Data Start Marker

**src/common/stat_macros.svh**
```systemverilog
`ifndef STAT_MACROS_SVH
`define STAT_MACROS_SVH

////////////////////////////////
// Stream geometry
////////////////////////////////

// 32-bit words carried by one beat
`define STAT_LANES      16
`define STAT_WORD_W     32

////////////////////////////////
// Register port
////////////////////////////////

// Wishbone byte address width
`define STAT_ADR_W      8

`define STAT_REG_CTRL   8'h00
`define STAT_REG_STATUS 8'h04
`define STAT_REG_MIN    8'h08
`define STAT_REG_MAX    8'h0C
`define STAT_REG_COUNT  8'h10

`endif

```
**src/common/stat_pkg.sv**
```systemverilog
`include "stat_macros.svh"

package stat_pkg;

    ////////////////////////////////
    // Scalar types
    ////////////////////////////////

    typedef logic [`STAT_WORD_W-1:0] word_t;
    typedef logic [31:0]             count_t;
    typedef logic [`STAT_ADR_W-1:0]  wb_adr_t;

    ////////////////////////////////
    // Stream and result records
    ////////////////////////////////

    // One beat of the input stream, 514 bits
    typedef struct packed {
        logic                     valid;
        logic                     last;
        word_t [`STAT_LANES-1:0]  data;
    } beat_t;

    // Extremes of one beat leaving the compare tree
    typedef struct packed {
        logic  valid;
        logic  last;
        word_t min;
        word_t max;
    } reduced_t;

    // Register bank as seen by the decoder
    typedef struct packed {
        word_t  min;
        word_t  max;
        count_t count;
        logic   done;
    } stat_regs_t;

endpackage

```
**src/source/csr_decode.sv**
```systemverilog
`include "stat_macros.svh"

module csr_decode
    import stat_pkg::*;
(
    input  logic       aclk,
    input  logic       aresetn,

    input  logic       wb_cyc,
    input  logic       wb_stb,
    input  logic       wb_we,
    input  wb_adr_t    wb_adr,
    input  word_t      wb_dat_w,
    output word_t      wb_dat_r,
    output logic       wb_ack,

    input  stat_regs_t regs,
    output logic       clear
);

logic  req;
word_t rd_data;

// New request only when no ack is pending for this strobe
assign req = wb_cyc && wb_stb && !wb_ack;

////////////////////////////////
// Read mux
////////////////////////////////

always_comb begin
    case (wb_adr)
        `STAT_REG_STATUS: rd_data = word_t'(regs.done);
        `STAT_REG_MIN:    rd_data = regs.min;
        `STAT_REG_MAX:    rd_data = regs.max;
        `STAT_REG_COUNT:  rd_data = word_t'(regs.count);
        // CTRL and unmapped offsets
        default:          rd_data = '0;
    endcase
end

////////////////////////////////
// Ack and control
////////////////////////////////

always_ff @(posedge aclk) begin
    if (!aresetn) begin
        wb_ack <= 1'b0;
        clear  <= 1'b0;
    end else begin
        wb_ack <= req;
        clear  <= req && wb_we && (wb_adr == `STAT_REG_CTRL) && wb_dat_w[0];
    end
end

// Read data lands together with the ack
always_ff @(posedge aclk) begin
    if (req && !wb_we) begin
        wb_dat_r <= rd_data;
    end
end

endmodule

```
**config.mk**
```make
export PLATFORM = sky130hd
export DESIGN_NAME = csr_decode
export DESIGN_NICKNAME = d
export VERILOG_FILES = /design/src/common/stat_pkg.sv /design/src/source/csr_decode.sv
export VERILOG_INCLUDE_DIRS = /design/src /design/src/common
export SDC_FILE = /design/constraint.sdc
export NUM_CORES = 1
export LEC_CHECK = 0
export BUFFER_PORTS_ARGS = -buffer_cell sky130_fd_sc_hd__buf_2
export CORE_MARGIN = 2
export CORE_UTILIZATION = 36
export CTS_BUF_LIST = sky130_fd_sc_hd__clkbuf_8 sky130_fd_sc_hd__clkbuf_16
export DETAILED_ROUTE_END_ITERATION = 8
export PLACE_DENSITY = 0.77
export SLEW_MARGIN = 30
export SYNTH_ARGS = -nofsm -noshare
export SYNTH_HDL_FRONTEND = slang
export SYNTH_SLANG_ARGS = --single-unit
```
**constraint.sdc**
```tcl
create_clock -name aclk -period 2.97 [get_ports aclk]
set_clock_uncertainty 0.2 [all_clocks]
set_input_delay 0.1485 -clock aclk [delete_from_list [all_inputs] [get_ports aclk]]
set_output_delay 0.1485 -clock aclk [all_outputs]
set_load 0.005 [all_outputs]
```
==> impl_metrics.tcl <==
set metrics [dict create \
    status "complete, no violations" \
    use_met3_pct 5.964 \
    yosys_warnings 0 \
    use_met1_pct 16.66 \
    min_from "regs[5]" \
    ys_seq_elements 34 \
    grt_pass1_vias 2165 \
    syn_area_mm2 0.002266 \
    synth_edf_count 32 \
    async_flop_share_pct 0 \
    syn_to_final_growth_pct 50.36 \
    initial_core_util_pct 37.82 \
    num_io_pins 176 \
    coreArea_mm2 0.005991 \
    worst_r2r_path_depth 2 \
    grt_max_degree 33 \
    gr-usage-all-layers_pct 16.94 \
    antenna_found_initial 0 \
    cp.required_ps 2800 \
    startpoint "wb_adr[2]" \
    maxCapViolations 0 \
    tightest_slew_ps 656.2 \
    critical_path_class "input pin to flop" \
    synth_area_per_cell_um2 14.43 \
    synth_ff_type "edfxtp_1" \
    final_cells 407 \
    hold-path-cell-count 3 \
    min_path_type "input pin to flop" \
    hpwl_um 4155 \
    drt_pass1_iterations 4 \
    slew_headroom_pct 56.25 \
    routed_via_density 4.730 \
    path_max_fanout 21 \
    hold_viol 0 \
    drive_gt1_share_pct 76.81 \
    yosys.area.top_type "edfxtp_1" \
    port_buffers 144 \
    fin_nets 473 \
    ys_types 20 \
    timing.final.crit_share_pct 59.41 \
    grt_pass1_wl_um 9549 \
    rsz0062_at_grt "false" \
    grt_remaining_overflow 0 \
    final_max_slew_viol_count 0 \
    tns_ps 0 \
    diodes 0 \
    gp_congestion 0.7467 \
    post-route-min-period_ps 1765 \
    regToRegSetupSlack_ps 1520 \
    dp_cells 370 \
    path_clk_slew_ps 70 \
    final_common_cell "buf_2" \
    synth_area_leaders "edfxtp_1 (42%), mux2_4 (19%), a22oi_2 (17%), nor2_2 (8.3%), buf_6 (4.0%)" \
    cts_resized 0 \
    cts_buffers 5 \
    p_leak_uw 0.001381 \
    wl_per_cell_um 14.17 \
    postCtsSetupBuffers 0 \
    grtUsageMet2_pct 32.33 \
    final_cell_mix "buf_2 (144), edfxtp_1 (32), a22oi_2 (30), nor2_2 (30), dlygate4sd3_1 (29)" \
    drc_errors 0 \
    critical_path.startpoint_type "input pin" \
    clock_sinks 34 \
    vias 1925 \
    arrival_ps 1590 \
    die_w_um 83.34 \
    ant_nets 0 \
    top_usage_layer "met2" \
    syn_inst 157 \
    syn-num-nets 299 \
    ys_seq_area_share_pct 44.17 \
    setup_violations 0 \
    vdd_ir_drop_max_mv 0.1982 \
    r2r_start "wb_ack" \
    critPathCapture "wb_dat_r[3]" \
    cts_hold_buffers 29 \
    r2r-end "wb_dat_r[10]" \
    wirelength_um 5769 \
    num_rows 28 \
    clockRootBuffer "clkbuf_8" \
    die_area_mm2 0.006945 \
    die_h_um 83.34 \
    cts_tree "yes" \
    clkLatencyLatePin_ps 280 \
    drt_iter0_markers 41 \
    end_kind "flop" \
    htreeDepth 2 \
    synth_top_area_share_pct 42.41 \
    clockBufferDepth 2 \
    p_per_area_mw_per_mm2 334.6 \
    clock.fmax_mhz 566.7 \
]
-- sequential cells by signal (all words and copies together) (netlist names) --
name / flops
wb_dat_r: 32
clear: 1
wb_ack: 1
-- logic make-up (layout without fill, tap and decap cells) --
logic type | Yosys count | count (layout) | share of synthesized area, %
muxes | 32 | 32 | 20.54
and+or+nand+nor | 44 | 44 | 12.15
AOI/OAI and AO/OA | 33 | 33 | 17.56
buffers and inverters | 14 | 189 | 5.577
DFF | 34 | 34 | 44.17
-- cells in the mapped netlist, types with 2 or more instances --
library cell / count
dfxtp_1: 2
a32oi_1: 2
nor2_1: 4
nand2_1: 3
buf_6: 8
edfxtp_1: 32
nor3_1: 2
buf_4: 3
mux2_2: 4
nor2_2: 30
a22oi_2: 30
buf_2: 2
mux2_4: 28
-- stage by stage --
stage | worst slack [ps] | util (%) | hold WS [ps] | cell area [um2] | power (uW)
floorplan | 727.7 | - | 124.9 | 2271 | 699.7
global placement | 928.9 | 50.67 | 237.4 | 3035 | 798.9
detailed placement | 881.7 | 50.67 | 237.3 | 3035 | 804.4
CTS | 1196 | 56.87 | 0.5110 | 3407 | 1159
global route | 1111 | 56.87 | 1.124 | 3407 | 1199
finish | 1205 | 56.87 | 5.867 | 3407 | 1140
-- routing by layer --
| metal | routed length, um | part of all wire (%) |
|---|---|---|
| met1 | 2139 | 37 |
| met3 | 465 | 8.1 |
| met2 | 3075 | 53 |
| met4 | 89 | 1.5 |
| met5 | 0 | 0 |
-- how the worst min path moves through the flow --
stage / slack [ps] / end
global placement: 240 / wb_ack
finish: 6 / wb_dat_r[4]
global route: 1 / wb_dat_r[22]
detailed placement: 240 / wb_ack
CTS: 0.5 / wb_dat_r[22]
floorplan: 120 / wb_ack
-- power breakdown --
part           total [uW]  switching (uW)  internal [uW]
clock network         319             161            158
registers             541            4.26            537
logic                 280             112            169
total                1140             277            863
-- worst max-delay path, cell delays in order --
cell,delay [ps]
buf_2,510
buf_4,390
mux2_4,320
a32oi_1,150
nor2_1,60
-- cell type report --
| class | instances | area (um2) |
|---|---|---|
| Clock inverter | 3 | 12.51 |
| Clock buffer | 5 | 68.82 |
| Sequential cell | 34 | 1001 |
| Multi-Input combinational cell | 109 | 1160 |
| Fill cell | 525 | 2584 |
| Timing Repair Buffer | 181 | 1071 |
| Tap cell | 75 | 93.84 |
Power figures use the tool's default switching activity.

Data End Marker

Aim of the exercise » Copy each line of the listing that carries the word "layout".

Worked solution »
-- logic make-up (layout without fill, tap and decap cells) --
logic type | Yosys count | count (layout) | share of synthesized area, %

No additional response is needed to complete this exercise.